(Work request):
In the listing below, find the line holding "Remaining DRCs | 0 |" and the line holding "required | 2.46 ns |". Write out those two lines and all lines between, exactly, and nothing more.

══════════════════════════════

`src/rtl/lnb_tone_pkg.sv`:
```
package lnb_tone_pkg;
  typedef enum logic [1:0] {
    MODE_CONT  = 2'd0,
    MODE_GATED = 2'd1,
    MODE_PASS  = 2'd2
  } tone_mode_e;

  function automatic tone_mode_e pick_mode(input logic cont, input logic sel);
    if (cont)     return MODE_CONT;
    else if (sel) return MODE_PASS;
    else          return MODE_GATED;
  endfunction
endpackage

```
`src/rtl/lnb_sync.sv`:
```
module lnb_sync #(
  parameter int STAGES = 2
) (
  input  logic clk,
  input  logic rst,
  input  logic d_i,
  output logic q_o
);
  logic [STAGES-1:0] chain;

  always_ff @(posedge clk) begin
    if (rst) chain <= '0;
    else     chain <= {chain[STAGES-2:0], d_i};
  end

  assign q_o = chain[STAGES-1];
endmodule

```
`src/rtl/lnb_prescale.sv`:
```
module lnb_prescale #(
  parameter int PRE_DIV = 4
) (
  input  logic clk,
  input  logic rst,
  input  logic en,
  input  logic restart,
  output logic conv_clk_o,
  output logic period_start
);
  localparam int PW   = (PRE_DIV > 2) ? $clog2(PRE_DIV) : 1;
  localparam int HALF = PRE_DIV / 2;
  localparam logic [PW-1:0] LAST = PW'(PRE_DIV - 1);

  logic [PW-1:0] pcnt, pcnt_nx;

  always_comb begin
    if (!en)               pcnt_nx = LAST;
    else if (restart)      pcnt_nx = '0;
    else if (pcnt == LAST) pcnt_nx = '0;
    else                   pcnt_nx = pcnt + 1'b1;
  end

  assign period_start = en && (pcnt_nx == '0);

  always_ff @(posedge clk) begin
    if (rst) begin
      pcnt       <= LAST;
      conv_clk_o <= 1'b0;
    end else begin
      pcnt       <= pcnt_nx;
      conv_clk_o <= en && (pcnt_nx < PW'(HALF));
    end
  end

  p_pcnt_range_r2: assert property (@(posedge clk) disable iff (rst)
    pcnt <= LAST);
  p_clk_rise_r2: assert property (@(posedge clk) disable iff (rst)
    (en && period_start) |=> conv_clk_o);
endmodule

```
`src/rtl/lnb_tone_div.sv`:
```
module lnb_tone_div #(
  parameter int TONE_DIV = 20
) (
  input  logic clk,
  input  logic rst,
  input  logic en,
  input  logic restart,
  input  logic period_start,
  output logic tone_hi_nx
);
  localparam int TW = $clog2(TONE_DIV);
  localparam logic [TW-1:0] LAST = TW'(TONE_DIV - 1);
  localparam logic [TW-1:0] HALF = TW'(TONE_DIV / 2);

  logic [TW-1:0] tcnt, tcnt_nx;

  always_comb begin
    if (!en)               tcnt_nx = LAST;
    else if (restart)      tcnt_nx = '0;
    else if (period_start) tcnt_nx = (tcnt == LAST) ? '0 : tcnt + 1'b1;
    else                   tcnt_nx = tcnt;
  end

  assign tone_hi_nx = tcnt_nx < HALF;

  always_ff @(posedge clk) begin
    if (rst) tcnt <= LAST;
    else     tcnt <= tcnt_nx;
  end

  p_tcnt_range_r3: assert property (@(posedge clk) disable iff (rst)
    tcnt <= LAST);
  p_hold_r3: assert property (@(posedge clk) disable iff (rst)
    (en && !restart && !period_start) |=> (tcnt == $past(tcnt)));
endmodule

```
`src/rtl/lnb_tone_ctrl.sv`:
```
module lnb_tone_ctrl
  import lnb_tone_pkg::*;
#(
  parameter int PRE_DIV     = 4,
  parameter int TONE_DIV    = 20,
  parameter int SYNC_STAGES = 2
) (
  input  logic clk,
  input  logic rst,
  input  logic en,
  input  logic tone_cont,
  input  logic mod_sel,
  input  logic mod_pin,
  output logic tone_o,
  output logic conv_clk_o
);
  tone_mode_e mode;
  logic pin_s, pin_d, pin_rise, restart, period_start, tone_hi_nx, tone_sel;

  lnb_sync #(.STAGES(SYNC_STAGES)) u_sync (
    .clk(clk), .rst(rst), .d_i(mod_pin), .q_o(pin_s)
  );

  always_ff @(posedge clk) begin
    if (rst) pin_d <= 1'b0;
    else     pin_d <= pin_s;
  end

  assign mode     = pick_mode(tone_cont, mod_sel);
  assign pin_rise = pin_s && !pin_d;
  assign restart  = en && (mode == MODE_GATED) && pin_rise;

  lnb_prescale #(.PRE_DIV(PRE_DIV)) u_pre (
    .clk(clk), .rst(rst), .en(en), .restart(restart),
    .conv_clk_o(conv_clk_o), .period_start(period_start)
  );

  lnb_tone_div #(.TONE_DIV(TONE_DIV)) u_tdiv (
    .clk(clk), .rst(rst), .en(en), .restart(restart),
    .period_start(period_start), .tone_hi_nx(tone_hi_nx)
  );

  always_comb begin
    case (mode)
      MODE_CONT:  tone_sel = tone_hi_nx;
      MODE_PASS:  tone_sel = pin_s;
      default:    tone_sel = pin_s && tone_hi_nx;
    endcase
  end

  always_ff @(posedge clk) begin
    if (rst) tone_o <= 1'b0;
    else     tone_o <= en && tone_sel;
  end

  p_off_r8: assert property (@(posedge clk) disable iff (rst)
    !en |=> (!tone_o && !conv_clk_o));
  p_pass_r6: assert property (@(posedge clk) disable iff (rst)
    (en && !tone_cont && mod_sel) |=> (tone_o == $past(pin_s)));
  p_gate_r4: assert property (@(posedge clk) disable iff (rst)
    (en && !tone_cont && !mod_sel && !pin_s) |=> !tone_o);
  p_burst_start_r5: assert property (@(posedge clk) disable iff (rst)
    restart |=> (tone_o && conv_clk_o));
endmodule

```
`config.mk`:
```
export PLATFORM = sky130hd
export DESIGN_NAME = lnb_tone_ctrl
export DESIGN_NICKNAME = d
export VERILOG_FILES = /design/src/rtl/lnb_tone_pkg.sv /design/src/rtl/lnb_sync.sv /design/src/rtl/lnb_prescale.sv /design/src/rtl/lnb_tone_div.sv /design/src/rtl/lnb_tone_ctrl.sv
export SDC_FILE = /design/constraint.sdc
export NUM_CORES = 1
export LEC_CHECK = 0
export ABC_AREA = 1
export ABC_CLOCK_PERIOD_IN_PS = 2300
export BUFFER_PORTS_ARGS = -buffer_cell sky130_fd_sc_hd__buf_2
export CORE_AREA = 4 4 41 43
export CTS_BUF_LIST = sky130_fd_sc_hd__clkbuf_4
export CTS_CLUSTER_SIZE = 8
export DETAILED_ROUTE_END_ITERATION = 8
export DIE_AREA = 0 0 45 47
export PLACE_DENSITY = 0.64
export REMOVE_ABC_BUFFERS = 1
export SLEW_MARGIN = 20
export SYNTH_ARGS = -nofsm -noshare
export SYNTH_HDL_FRONTEND = slang
export SYNTH_SLANG_ARGS = --single-unit
```
`constraint.sdc`:
```
create_clock -name clk -period 2.3 [get_ports clk]
set_input_delay 0.46 -clock clk [delete_from_list [all_inputs] [get_ports clk]]
set_output_delay 0.46 -clock clk [all_outputs]
set_load 0.01 [all_outputs]
```
==> summary.md, run 1 <==
| Metric | Value |
|---|---|
| Status | complete, no violations |
| Clock Skews | 0.00799 ns |
| Logic pwr share | 0.181 |
| Fraction of layout cells with a size suffix above 1 | 0.154 |
| Placed Area | 631 um2 |
| First DRT Iteration DRCs | 11 |
| Filler cells | 135 |
| H-tree depth | 1 |
| Final setup TNS | 0 ns |
| Cells after Synth | 81 |
| Worst vdd ir | 0.290 mV |
| Vias in the first global route | 432 |
| Final Setup Violations | 0 |
| Post-route design area | 653 um2 |
| Die Wd | 45 um |
| Cell-internal power | 308 uW |
| Pwr dens | 654 nW/um2 |
| Port Buffers | 7 |
| Tcrit/Tclk final | 0.687 |
| Top sig layer | met4 |
| Hold buffers post-CTS | 0 |
| Total power | 427 uW |
| Remaining DRCs | 0 |
| Largest net degree at the start of global routing | 10 |
| Synth warn | 0 |
| Gp weighted congestion | 0.778 |
| DR WL met3 | 45 um |
| Post-synthesis sequential area ratio | 0.416 |
| Post-Route WL | 995 um |
| Site Rows | 13 |
| DRT Pass-1 Iters | 3 |
| CP Launch Type | flip-flop |
| R2R setup slack | 0.72 ns |
| Crit. End Element | flip-flop |
| Post-CTS Setup Repair Bufs | 0 |
| Clock sink total | 12 |
| Core Footprint | 1300 um2 |
| WP data required | 2.46 ns |
| Switching Share | 0.278 |
| HPWL Detailed | 771 um |
| Post-CTS Resized | 0 |
| Most frequent cells in the layout | nand2_1 (24), inv_1 (15), dfxtp_1 (12) |
| # diodes | 0 |
| CTS Buffer Depth | 2 |
| Area grow syn2layout | 13.2% |
| Gr usage total | 0.121 |
| Hold Fails Final Rpt | 0 |
| Netlist Area Pre-Place | 577 um2 |
| RSZ-0062 raised after global routing | no |
| HP Class | in -> reg |
| Min Tclk post-route | 1.58 ns |
| Worst-Margin Slew | 0.306 ns |
| Via/cell ratio | 4.81 |
| Most common cell after layout, fill and taps aside | nand2_1 |
| ANT nets after route | 0 |
| Die area | 2120 um2 |
| CTS buffer count | 3 |
| CP max FO | 9 |
| Slew Limit Fails | 0 |
| Total gr overflow | 0 |
| #FFs+latches synth | 12 |
| Io pins | 8 |
| Seq pwr share | 0.528 |
| Routed wl met2 | 462 um |
| DR WL/cell | 9.39 um |
| Final nets | 101 |
| Crit path DAT | 1.74 ns |
| Slew headroom | 0.795 |
| Die height | 47 um |
| Netlist cell types | 18 |
| CTS tree | built |
| Max-Cap Viols | 0 |
| Initial core utilization | 0.443 |
| First-pass GRT wire length | 1810 um |
| Syn avg cell area | 7.12 um2 |
| WS Path Type | reg -> reg |
| Worst skew pair latency | 0.27 ns |
| Switching power | 119 uW |
| Initial antenna violation count | 0 |
| Part of the power in the clock network | 0.291 |
| CTS clk-pin slew, worst paths | 0.07 ns |
| Fmax | 0.633 GHz |
| CTS root buf | clkbuf_4 |
| P_leak | 0.000344 uW |
| DR vias | 510 |
| Wl on met1 | 475 um |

══════════════════════════════

(Your response):
| Remaining DRCs | 0 |
| Largest net degree at the start of global routing | 10 |
| Synth warn | 0 |
| Gp weighted congestion | 0.778 |
| DR WL met3 | 45 um |
| Post-synthesis sequential area ratio | 0.416 |
| Post-Route WL | 995 um |
| Site Rows | 13 |
| DRT Pass-1 Iters | 3 |
| CP Launch Type | flip-flop |
| R2R setup slack | 0.72 ns |
| Crit. End Element | flip-flop |
| Post-CTS Setup Repair Bufs | 0 |
| Clock sink total | 12 |
| Core Footprint | 1300 um2 |
| WP data required | 2.46 ns |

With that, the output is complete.